There is a generational shift at play here, too. Games have more value to Gen Z and Gen Alpha because 9 in 10 Gen Alpha and Gen Z are game enthusiasts, according to recent research from NewZoo. Also, as EA’s Andrew Wilson laid out, they will be over 50% of the world’s population by 2030. The demand for VFX and gaming production resources to produce more titles will trend northwards as we head towards 2030. One likely source of additional talent to help this market will be VFX artists who no longer get work from cable and linear networks.
A market dynamic with little data
The problem is, despite these clear signals of the trends, there’s no dashboard of the data for these trends nor is there much publicly available data: A senior studio executive recently complained to me about the lack of pricing transparency for him to evaluate post-production studios.
Almost everything I’ve learned to date is from conversations with executives in the space. One subscriber with a Visual Effects business shared with me post-production in TV and film is a $150B marketplace and $140B goes to third parties.

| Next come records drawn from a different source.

===== src/rtl/sdram_timer.sv =====
// SDRAM controller timer
// Reloadable delay counter for init and command spacing, plus the
// free-running auto-refresh interval counter
`timescale 1ns/1ps
`default_nettype none

module sdram_timer #(
    parameter int INIT_CYCLES    = 10000,
    parameter int REFRESH_CYCLES = 390
) (
    input  logic        clk_50m,
    input  logic        arst_n,
    input  logic        timer_load,
    input  logic [15:0] timer_value,
    output logic        timer_done,
    input  logic        refresh_ack,
    output logic        refresh_due
);

    localparam logic [15:0] REF_RELOAD = 16'(REFRESH_CYCLES - 1);
    // First interval also covers the power-up wait
    localparam logic [15:0] REF_FIRST  = 16'(INIT_CYCLES + REFRESH_CYCLES - 1);

    logic [15:0] wait_cnt;
    logic [15:0] ref_cnt;

    // ----------------------------------------
    // Command delay
    // ----------------------------------------
    // Loaded value is the spacing from the loading command to the next one,
    // so done rises in the last wait cycle
    always_ff @(posedge clk_50m or negedge arst_n) begin
        if (!arst_n) begin
            wait_cnt <= '0;
        end else if (timer_load) begin
            wait_cnt <= timer_value - 16'd1;
        end else if (wait_cnt != '0) begin
            wait_cnt <= wait_cnt - 16'd1;
        end
    end

    assign timer_done = (wait_cnt[15:1] == '0);

    // ----------------------------------------
    // Refresh interval
    // ----------------------------------------
    always_ff @(posedge clk_50m or negedge arst_n) begin
        if (!arst_n) begin
            ref_cnt <= REF_FIRST;
        end else if (ref_cnt == '0) begin
            ref_cnt <= REF_RELOAD;
        end else begin
            ref_cnt <= ref_cnt - 16'd1;
        end
    end

    // Sticky until the FSM issues the refresh
    always_ff @(posedge clk_50m or negedge arst_n) begin
        if (!arst_n) begin
            refresh_due <= 1'b0;
        end else if (ref_cnt == '0) begin
            refresh_due <= 1'b1;
        end else if (refresh_ack) begin
            refresh_due <= 1'b0;
        end
    end

endmodule

`default_nettype wire


===== config.mk =====
export PLATFORM = sky130hd
export DESIGN_NAME = sdram_timer
export DESIGN_NICKNAME = d
export VERILOG_FILES = /design/src/rtl/sdram_timer.sv
export SDC_FILE = /design/constraint.sdc
export NUM_CORES = 1
export LEC_CHECK = 0
export BUFFER_PORTS_ARGS = -buffer_cell sky130_fd_sc_hd__buf_2
export CAP_MARGIN = 20
export CORE_ASPECT_RATIO = 0.8
export CORE_MARGIN = 8
export CORE_UTILIZATION = 40
export DETAILED_ROUTE_END_ITERATION = 8
export GPL_TIMING_DRIVEN = 1
export PLACE_DENSITY_LB_ADDON = 0.08
export SYNTH_ARGS = -nofsm -noshare
export SYNTH_HDL_FRONTEND = slang
export SYNTH_SLANG_ARGS = --single-unit

===== constraint.sdc =====
create_clock -name clk_50m -period 2.85 [get_ports clk_50m]
set_clock_uncertainty 0.1 [all_clocks]
set_input_delay 0.4275 -clock clk_50m [delete_from_list [all_inputs] [get_ports clk_50m]]
set_output_delay 0.4275 -clock clk_50m [all_outputs]
set_load 0.005 [all_outputs]

== Yosys cells after proc, flatten, opt, wreduce, memory -nomap -nowiden ==
Cells that the tools add are included.
Cells by class
  add/sub/neg operators: 3
  reductions and logical operators: 5
  multiplexer cells: 5
Operator list (count)
  $mux 16: 3
  $sub 16x1->16 const B: 3
  $logic_not 16->1: 1
  $reduce_bool 16->1: 1
  $logic_not 15->1: 1
  $reduce_bool 2->1: 2
  $mux 1: 2
Storage, ports and cells
  word-level logic and storage cells: 16
  bits of input ports: 20
  output and inout port bits: 2
  register bits after elaboration: 33

== Logic depth before layout (Yosys ltp) ==
Gate-level depths: netlist (run 1).
  depth in word-level cells: 3
  depth in mapped cells: 9
  gate-level depth less buffers: 6

== Least setup slack after synthesis (run 1) ==
OpenSTA, ideal clock, no wires.
  path kind: input to register
  start: input port timer_load
  end: register wait_cnt[8]
  arrival time: 2.184 ns
  setup slack: 0.487 ns
  data required time: 2.672 ns
  setup time: 0.078 ns
  stages: 9
  path through: buf_2 buf_4 buf_2 buf_2 mux2i_1 ha_1 o211ai_1 or3_1 a21oi_1
On the way
  word-level cells in the longest chain between the ends: 1
  elaborated cells between the ends (all ways): 2
  those cells by class: mux: 1; reduce/logical: 1
Ends and longest elaborated chain
  from (decl): line 13  | input logic timer_load,
  $mux 16 or $reduce_bool 2->1 (tied branches)
  to (signal assigned): line 36  | wait_cnt <= timer_value - 16'd1;
  to (signal assigned): line 38  | wait_cnt <= wait_cnt - 16'd1;
  to (decl): line 24  | logic [15:0] wait_cnt;
Parallel ways exist; a longest one is shown, timed or not.
A chain may end at the register's enable or synchronous reset.

== Worst setup path after layout (run 1) ==
  start: register ref_cnt[1]
  end: register ref_cnt[12]
On the way
  word-level cells in the longest chain between the ends: 2
  elaborated cells between the ends (all ways): 3
  those cells by class: add/sub: 1; mux: 1; reduce/logical: 1
Ends and longest elaborated chain
  from (decl): line 25  | logic [15:0] ref_cnt;
  from (signal assigned): line 53  | ref_cnt <= ref_cnt - 16'd1;
  $sub 16x1->16 or $logic_not 16->1 (tied branches): line 53, 50
  $mux 16 *: line 50  | end else if (ref_cnt == '0) begin
Every way passes the cells marked *; elsewhere a longest branch is shown, timed or not.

According to one recent estimate, VFX is ~20% of that at $26.3B.
I also spoke to a head of corporate development at one of the major studios as a follow-up and he pointed out that the post-production marketplace is “an 8x8 matrix” of various services and businesses within them. So picture editing, sound editing, sound mixing, and color correction are all examples of niche post-production marketplaces which will be impacted by AMC Networks’ decline. Unlike VFX, not every sub-market will find new-found demand from gaming.
A problem of transparency
This all reflects the ultimate problem:
We have two very clear signals from two different marketplaces to play out over the next 10 years;
There’s an obvious overlap between them with the growth of adoption of Unity and Unreal Engine platforms in both gaming and TV productions;
And therefore, even if opportunities for talent are fewer in linear and film, there will be more opportunities in gaming and streaming.
No one I’ve spoken to seems to be able to imagine how this dynamic will play out. It's too complex and they have asked for help. Part of the dynamic is demand from gaming companies like EA and Sony is positioned to hoover up VFX talent abandoned by TV and film. But, that hasn't happened yet. The other part of the dynamic is more available post-production talent for declining TV and film marketplaces. Streaming should be positioned to pick up that talent, but it may not always.
Multiple executives have told me that the VFX market is the one most on everyone’s minds because VFX artists require 10 years of experience to be hired in film and TV. So, when there are fewer VFX artists because they’ve been hoovered up by gaming companies, there is no immediate supply of experienced VFX artists to replace them. That outcome of a supply of inexperienced artists will hurt both gaming and streaming.
In short, the obvious story is that the decline of AMC Networks and other linear channels is about to set off a messy set of market dynamics that we won’t have much insight into, nor will we be able to track their impact (NOTE: though I think we are seeing this play out in continued delayed movie release dates, including Marvel’s recently announced delays this past week).
The clarity of the signals from the gaming marketplace are a too-easy answer for a complicated dynamic in post-production. We will learn more about what the decline of linear in Q3 will look like, and maybe that will help to fill in the bigger picture. But we'll still have very little insight into a post-production marketplace getting squeezed by these two dynamics, and that's a warning signal for the next decade.